* [WHAT THE TASK ASKS] In the entries below, the word "status" appears on some lines. Copy each of those lines.

(Dataset entries)
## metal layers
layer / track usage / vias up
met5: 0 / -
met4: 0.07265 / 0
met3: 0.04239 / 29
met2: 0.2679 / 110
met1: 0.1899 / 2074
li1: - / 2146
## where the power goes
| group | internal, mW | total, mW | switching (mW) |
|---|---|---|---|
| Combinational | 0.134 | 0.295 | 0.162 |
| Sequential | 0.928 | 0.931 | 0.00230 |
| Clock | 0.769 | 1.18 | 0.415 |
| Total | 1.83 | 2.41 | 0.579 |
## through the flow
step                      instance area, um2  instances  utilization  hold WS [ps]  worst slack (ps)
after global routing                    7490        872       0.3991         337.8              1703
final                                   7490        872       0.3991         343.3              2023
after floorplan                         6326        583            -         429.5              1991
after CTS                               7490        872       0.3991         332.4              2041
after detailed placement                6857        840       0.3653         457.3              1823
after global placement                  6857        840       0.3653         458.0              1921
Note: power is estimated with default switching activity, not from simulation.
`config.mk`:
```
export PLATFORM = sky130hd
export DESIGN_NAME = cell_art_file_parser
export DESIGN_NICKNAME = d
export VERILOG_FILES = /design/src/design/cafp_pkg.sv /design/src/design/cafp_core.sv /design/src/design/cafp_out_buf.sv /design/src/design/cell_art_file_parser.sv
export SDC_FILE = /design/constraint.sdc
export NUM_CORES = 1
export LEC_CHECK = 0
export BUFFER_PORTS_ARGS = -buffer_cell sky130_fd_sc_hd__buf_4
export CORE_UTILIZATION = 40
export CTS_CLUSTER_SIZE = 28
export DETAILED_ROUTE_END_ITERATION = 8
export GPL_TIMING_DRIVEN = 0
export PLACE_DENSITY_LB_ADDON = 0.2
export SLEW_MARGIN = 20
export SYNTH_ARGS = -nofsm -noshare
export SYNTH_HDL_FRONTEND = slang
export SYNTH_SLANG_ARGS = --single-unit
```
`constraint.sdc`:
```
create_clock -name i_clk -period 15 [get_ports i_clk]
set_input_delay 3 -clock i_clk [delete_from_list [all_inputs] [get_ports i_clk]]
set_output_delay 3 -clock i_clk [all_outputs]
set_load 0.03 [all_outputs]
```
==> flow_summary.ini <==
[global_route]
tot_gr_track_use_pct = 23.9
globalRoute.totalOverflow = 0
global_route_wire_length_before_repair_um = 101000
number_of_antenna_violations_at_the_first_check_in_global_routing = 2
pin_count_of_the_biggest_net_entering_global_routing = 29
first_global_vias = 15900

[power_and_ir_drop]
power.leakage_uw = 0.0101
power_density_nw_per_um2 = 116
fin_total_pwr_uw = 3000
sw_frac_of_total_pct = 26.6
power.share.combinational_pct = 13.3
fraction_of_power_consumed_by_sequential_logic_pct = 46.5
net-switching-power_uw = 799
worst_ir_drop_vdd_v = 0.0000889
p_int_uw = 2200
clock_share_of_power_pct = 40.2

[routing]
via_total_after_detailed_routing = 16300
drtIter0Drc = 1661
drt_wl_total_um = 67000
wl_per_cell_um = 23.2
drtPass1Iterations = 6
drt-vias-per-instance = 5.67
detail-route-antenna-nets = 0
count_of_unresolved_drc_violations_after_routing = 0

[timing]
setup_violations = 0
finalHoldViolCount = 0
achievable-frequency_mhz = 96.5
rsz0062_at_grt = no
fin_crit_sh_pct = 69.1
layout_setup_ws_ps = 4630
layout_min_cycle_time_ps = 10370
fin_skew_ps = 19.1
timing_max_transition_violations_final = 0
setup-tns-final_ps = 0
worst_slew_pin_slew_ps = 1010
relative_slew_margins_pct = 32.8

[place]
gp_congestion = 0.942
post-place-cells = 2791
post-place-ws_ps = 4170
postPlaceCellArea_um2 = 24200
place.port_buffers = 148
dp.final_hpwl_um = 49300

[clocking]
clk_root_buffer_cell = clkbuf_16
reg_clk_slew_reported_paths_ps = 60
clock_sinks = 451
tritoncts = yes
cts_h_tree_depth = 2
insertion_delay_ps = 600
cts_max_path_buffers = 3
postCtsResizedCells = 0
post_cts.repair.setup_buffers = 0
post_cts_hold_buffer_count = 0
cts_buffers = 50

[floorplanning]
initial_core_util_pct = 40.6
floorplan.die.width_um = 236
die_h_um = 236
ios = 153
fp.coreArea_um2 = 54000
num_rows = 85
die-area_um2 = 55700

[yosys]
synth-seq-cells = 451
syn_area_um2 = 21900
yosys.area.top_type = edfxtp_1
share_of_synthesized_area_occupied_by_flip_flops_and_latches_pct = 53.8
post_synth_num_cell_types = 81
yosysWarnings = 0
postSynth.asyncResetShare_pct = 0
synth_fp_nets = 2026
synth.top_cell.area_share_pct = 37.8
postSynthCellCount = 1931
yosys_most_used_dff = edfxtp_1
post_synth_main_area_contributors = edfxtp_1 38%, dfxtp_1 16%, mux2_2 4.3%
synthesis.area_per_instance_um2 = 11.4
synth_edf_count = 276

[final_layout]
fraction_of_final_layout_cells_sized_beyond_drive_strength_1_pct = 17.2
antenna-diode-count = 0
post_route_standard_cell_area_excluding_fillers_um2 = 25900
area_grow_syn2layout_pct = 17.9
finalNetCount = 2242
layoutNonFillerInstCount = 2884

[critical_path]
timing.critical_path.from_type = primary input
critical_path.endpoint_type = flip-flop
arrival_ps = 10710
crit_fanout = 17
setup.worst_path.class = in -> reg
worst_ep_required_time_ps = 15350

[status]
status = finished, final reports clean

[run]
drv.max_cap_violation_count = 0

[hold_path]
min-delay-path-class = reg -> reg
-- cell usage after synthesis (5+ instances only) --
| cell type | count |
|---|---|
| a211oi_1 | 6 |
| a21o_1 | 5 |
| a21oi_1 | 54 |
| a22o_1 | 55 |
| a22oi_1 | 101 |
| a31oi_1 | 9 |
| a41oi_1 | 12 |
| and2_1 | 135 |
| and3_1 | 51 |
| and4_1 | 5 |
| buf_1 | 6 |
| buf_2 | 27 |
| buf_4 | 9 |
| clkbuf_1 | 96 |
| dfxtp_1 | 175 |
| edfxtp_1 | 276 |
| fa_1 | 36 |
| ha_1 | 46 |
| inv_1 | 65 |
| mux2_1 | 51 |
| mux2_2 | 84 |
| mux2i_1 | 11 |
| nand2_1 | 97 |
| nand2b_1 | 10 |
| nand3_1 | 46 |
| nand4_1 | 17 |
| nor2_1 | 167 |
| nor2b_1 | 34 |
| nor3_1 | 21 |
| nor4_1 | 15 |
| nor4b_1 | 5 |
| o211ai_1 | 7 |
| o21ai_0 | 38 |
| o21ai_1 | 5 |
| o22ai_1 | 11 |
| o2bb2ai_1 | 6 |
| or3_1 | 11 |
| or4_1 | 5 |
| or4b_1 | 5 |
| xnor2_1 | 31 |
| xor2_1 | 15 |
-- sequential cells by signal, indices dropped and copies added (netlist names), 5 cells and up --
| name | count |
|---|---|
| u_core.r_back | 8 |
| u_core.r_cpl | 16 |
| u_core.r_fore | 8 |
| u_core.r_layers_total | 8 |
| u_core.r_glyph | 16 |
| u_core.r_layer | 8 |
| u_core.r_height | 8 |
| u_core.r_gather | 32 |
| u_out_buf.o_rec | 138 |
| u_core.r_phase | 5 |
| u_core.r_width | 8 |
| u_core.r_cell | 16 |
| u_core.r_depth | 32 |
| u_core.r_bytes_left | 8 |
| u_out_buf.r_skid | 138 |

* [EXPECTED ANSWER]
[status]
status = finished, final reports clean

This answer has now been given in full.